**Work request:** Copy each line of the data that has "NBITS" in it.

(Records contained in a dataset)
======

<file path="config.mk">
export PLATFORM = sky130hd
export DESIGN_NAME = switch_conditioner
export DESIGN_NICKNAME = d
export VERILOG_FILES = /design/src/rtl/switch_conditioner.sv
export SDC_FILE = /design/constraint.sdc
export NUM_CORES = 1
export LEC_CHECK = 0
export ABC_AREA = 1
export BUFFER_PORTS_ARGS = -buffer_cell sky130_fd_sc_hd__buf_2
export CORE_AREA = 2 2 81 83
export CTS_CLUSTER_SIZE = 24
export DETAILED_ROUTE_END_ITERATION = 16
export DIE_AREA = 0 0 83 85
export GPL_TIMING_DRIVEN = 0
export PLACE_DENSITY = 0.68
export SETUP_SLACK_MARGIN = 0.15
export SLEW_MARGIN = 20
export SYNTH_ARGS = -nofsm -noshare
export SYNTH_HDL_FRONTEND = slang
export SYNTH_SLANG_ARGS = --single-unit
</file>
<file path="constraint.sdc">
create_clock -name clk_2 -period 1.9 [get_ports clk_2]
set_input_delay 0.19 -clock clk_2 [delete_from_list [all_inputs] [get_ports clk_2]]
set_output_delay 0.19 -clock clk_2 [all_outputs]
set_load 0.02 [all_outputs]
</file>
<file path="src/rtl/switch_conditioner.sv">
// Switch input conditioning: two-flop synchroniser, per-channel debounce with
// rise/fall strobes, and an auto-repeat step pulse generated from one channel.
module switch_conditioner #(
    parameter int NBITS           = 8,
    parameter int DEBOUNCE_CYCLES = 4,
    parameter int REPEAT_DELAY    = 8,
    parameter int REPEAT_PERIOD   = 2,
    parameter int STEP_BIT        = 2
) (
    input  logic             clk_2,
    input  logic             reset,
    input  logic [NBITS-1:0] sw_raw,
    output logic [NBITS-1:0] sw_level,
    output logic [NBITS-1:0] sw_rise,
    output logic [NBITS-1:0] sw_fall,
    output logic             step_pulse,
    output logic             stable_all
);

    localparam int CW   = $clog2(DEBOUNCE_CYCLES + 1);
    localparam int TMAX = (REPEAT_DELAY > REPEAT_PERIOD) ? REPEAT_DELAY : REPEAT_PERIOD;
    localparam int TW   = $clog2(TMAX + 1);

    localparam logic [CW-1:0] CNT_LAST    = CW'(DEBOUNCE_CYCLES - 1);
    localparam logic [TW-1:0] DELAY_LAST  = TW'(REPEAT_DELAY - 1);
    localparam logic [TW-1:0] PERIOD_LAST = TW'(REPEAT_PERIOD - 1);

    typedef enum logic [1:0] {
        S_IDLE,
        S_DELAY,
        S_REPEAT
    } state_t;

    logic [NBITS-1:0]         r_sync1, r_sync2;
    logic [NBITS-1:0]         r_level, r_rise, r_fall;
    logic [NBITS-1:0][CW-1:0] r_cnt;
    logic                     r_step;
    logic [TW-1:0]            r_timer;
    state_t                   r_state;

    logic [NBITS-1:0]         w_level_next, w_rise_next, w_fall_next;
    logic [NBITS-1:0][CW-1:0] w_cnt_next;
    logic                     w_stable;
    logic                     w_step_next;
    logic                     w_release;
    logic [TW-1:0]            w_timer_next;
    state_t                   w_state_next;

    // NOTE: every always_comb output gets a default first, so no path can infer a latch.
    always_comb begin
        w_level_next = r_level;
        w_rise_next  = '0;
        w_fall_next  = '0;
        w_cnt_next   = '0;
        w_stable     = 1'b1;
        for (int i = 0; i < NBITS; i++) begin
            if (r_sync2[i] != r_level[i]) begin
                w_stable = 1'b0;
                if (r_cnt[i] == CNT_LAST) begin
                    w_level_next[i] = r_sync2[i];
                    w_rise_next[i]  = r_sync2[i];
                    w_fall_next[i]  = ~r_sync2[i];
                end else begin
                    w_cnt_next[i] = r_cnt[i] + 1'b1;
                end
            end else if (r_cnt[i] != '0) begin
                w_stable = 1'b0;
            end
        end
    end

    // Release is judged on the current level or a fall landing on this same edge.
    always_comb begin
        w_state_next = r_state;
        w_timer_next = r_timer;
        w_step_next  = 1'b0;
        w_release    = ~r_level[STEP_BIT] | w_fall_next[STEP_BIT];
        case (r_state)
            S_IDLE: begin
                if (w_rise_next[STEP_BIT]) begin
                    w_step_next  = 1'b1;
                    w_timer_next = '0;
                    w_state_next = S_DELAY;
                end
            end
            S_DELAY: begin
                if (w_release) begin
                    w_state_next = S_IDLE;
                end else if (r_timer == DELAY_LAST) begin
                    w_step_next  = 1'b1;
                    w_timer_next = '0;
                    w_state_next = S_REPEAT;
                end else begin
                    w_timer_next = r_timer + 1'b1;
                end
            end
            S_REPEAT: begin
                if (w_release) begin
                    w_state_next = S_IDLE;
                end else if (r_timer == PERIOD_LAST) begin
                    w_step_next  = 1'b1;
                    w_timer_next = '0;
                end else begin
                    w_timer_next = r_timer + 1'b1;
                end
            end
            default: w_state_next = S_IDLE;
        endcase
    end

    // NOTE: sequential state uses non-blocking assignments so all flops update together.
    always_ff @(posedge clk_2) begin
        if (reset) begin
            r_sync1 <= '0;
            r_sync2 <= '0;
            r_level <= '0;
            r_rise  <= '0;
            r_fall  <= '0;
            r_cnt   <= '0;
            r_step  <= 1'b0;
            r_timer <= '0;
            r_state <= S_IDLE;
        end else begin
            r_sync1 <= sw_raw;
            r_sync2 <= r_sync1;
            r_level <= w_level_next;
            r_rise  <= w_rise_next;
            r_fall  <= w_fall_next;
            r_cnt   <= w_cnt_next;
            r_step  <= w_step_next;
            r_timer <= w_timer_next;
            r_state <= w_state_next;
        end
    end

    assign sw_level   = r_level;
    assign sw_rise    = r_rise;
    assign sw_fall    = r_fall;
    assign step_pulse = r_step;
    assign stable_all = w_stable;

endmodule

</file>
==> impl_summary.log <==
[metrics] required arrival time at the worst endpoint: roughly 1.7 ns
[metrics] worst hold-check slack: approximately 0.043 ns
[metrics] maximum clock frequency: 578 MHz
[metrics] placer's final routability congestion estimate: approximately 0.77
[metrics] area fraction of the dominant cell type after synthesis: 0.478
[metrics] count of distinct cell types in the synthesized netlist: 30
[metrics] Hold/Removal Path Class: in2reg
[metrics] start-to-end type of the worst setup path: reg2out
[metrics] number of hold-repair buffers added at the cts stage: 0
[metrics] Yosys warning count: 0
[metrics] detailed-routing iteration count for the pre-antenna-repair pass: 4
[metrics] number of diodes: 0
[metrics] headroom to the max-slew limit: 0.607
[metrics] # H-tree levels: 3
[metrics] most common cell in the netlist: inv_1
[metrics] VDD IR-drop max: 0.000481 V
[metrics] Die Area: 7060 sq um
[metrics] register area share after synthesis: 0.478
[metrics] count of endpoints failing hold in the final timing report: 0
[metrics] count of boundary I/O pins: 36
[metrics] type of element capturing the critical path: output port
[metrics] Power Dens Cells: 779 nW/um^2
[metrics] overall fraction of global-route tracks in use: 0.156
[metrics] estimated wirelength of the detail-placed design: 3.90 mm
[metrics] Setup Skew: 0.00657 ns
[metrics] clock edge transition at the registers on the reported setup and hold paths: 0.07 ns
[metrics] post-synthesis cell type with the largest combined area: dfxtp_1
[metrics] Post-synth top flop: dfxtp_1
[metrics] Final min period: 1.73 ns
[metrics] endpoint arrival time on the critical path: 1.54 ns
[metrics] dominant cells by area after synthesis: dfxtp_1 48%, ha_1 13%, inv_1 10%
[metrics] average vias per placed instance: between 4 and 5
[metrics] register bit count reported by yosys: 71
[metrics] average wire per cell in the routed design: 10.8 um
[metrics] Max Cap Violations: 0
[metrics] total clock sinks: 71
[metrics] layout cell share with drive strength beyond 1: 0.196
[metrics] Total Wirelength: around 5.3 mm
[metrics] kind of start point of the critical path: flip-flop
[metrics] number of setup buffers added after CTS: 0
[metrics] max incr delay on CP: about 0.33 ns
[metrics] unrepaired setup endpoints after global routing: yes
[metrics] post-detailed-route DRC marker count: 0
[metrics] standard-cell rows: 29
[metrics] post-synthesis cell count: 358
[metrics] die extent in x: 83 um
[metrics] Tightest Pin Transition: 0.590 ns
[metrics] number of violations reported at the end of detailed-routing iteration 0: 76
[metrics] worst skew pair latency: ~0.34 ns
[metrics] post-layout instance count excluding filler cells: just under 500
[metrics] area of the mapped netlist: 2980 sq um
[metrics] slack of the critical path: 0.170 ns
[metrics] number of antenna violations at the first check in global routing: 0
[metrics] Vert. Die Dim: 85 um
[metrics] largest net degree at the start of global routing: 12
[metrics] critical path, cell by cell: inv_2, ha_4, nand3_4, nor4_4, nand3_1, nor2_2, buf_6
[metrics] cell at the root of the clock tree: clkbuf_8
[metrics] GRT overflow: 0
[metrics] max-slew violation total from the final report: 0
[metrics] number of synthesized flops with an enable pin: 0
[metrics] effective utilization at floorplan: 0.480
[metrics] net count reported at finish: ~440
[metrics] ANT nets after route: 0
[metrics] clock tree from TritonCTS: built
[metrics] highest-delay cell along the critical path: dfxtp_2
[metrics] outcome: completed
[metrics] maximum fanout encountered on the critical timing path: 2
[metrics] static leakage: ~1.7 nW
[metrics] number of global-route vias before repair: 2,042
[metrics] buffers from clock root to sink, at most: 2
[metrics] share of the clock period used by the worst path: 0.910
[metrics] share of synthesized registers carrying an async set or reset: 0
[metrics] wire length of the first global-routing pass: 8.67 mm
[metrics] placed cell count: 470
[metrics] Worst Setup Slack post-DPL: 0.289 ns
[metrics] final count of negative-setup-slack endpoints: 0
[metrics] vias after detailed routing: 2,248
[metrics] total core area: between 6000 and 7000 sq um
[metrics] setup TNS after final layout: 0 ns
[metrics] total CTS buffers: 9
[metrics] number of I/O port buffers: 35
[metrics] layout overhead on the synthesized area: 17.5%
[metrics] DP Area: 3250 sq um
[metrics] post-route standard cell area excluding fillers: 3500 sq um
[metrics] number of nets in the synthesized netlist: 398
[metrics] most numerous cell types in the synthesized netlist: 83 x inv_1, 71 x dfxtp_1, 59 x nor2_1
[metrics] syn avg cell area: 8.31 sq um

======

**Task result:**
    parameter int NBITS           = 8,
    input  logic [NBITS-1:0] sw_raw,
    output logic [NBITS-1:0] sw_level,
    output logic [NBITS-1:0] sw_rise,
    output logic [NBITS-1:0] sw_fall,
    logic [NBITS-1:0]         r_sync1, r_sync2;
    logic [NBITS-1:0]         r_level, r_rise, r_fall;
    logic [NBITS-1:0][CW-1:0] r_cnt;
    logic [NBITS-1:0]         w_level_next, w_rise_next, w_fall_next;
    logic [NBITS-1:0][CW-1:0] w_cnt_next;
        for (int i = 0; i < NBITS; i++) begin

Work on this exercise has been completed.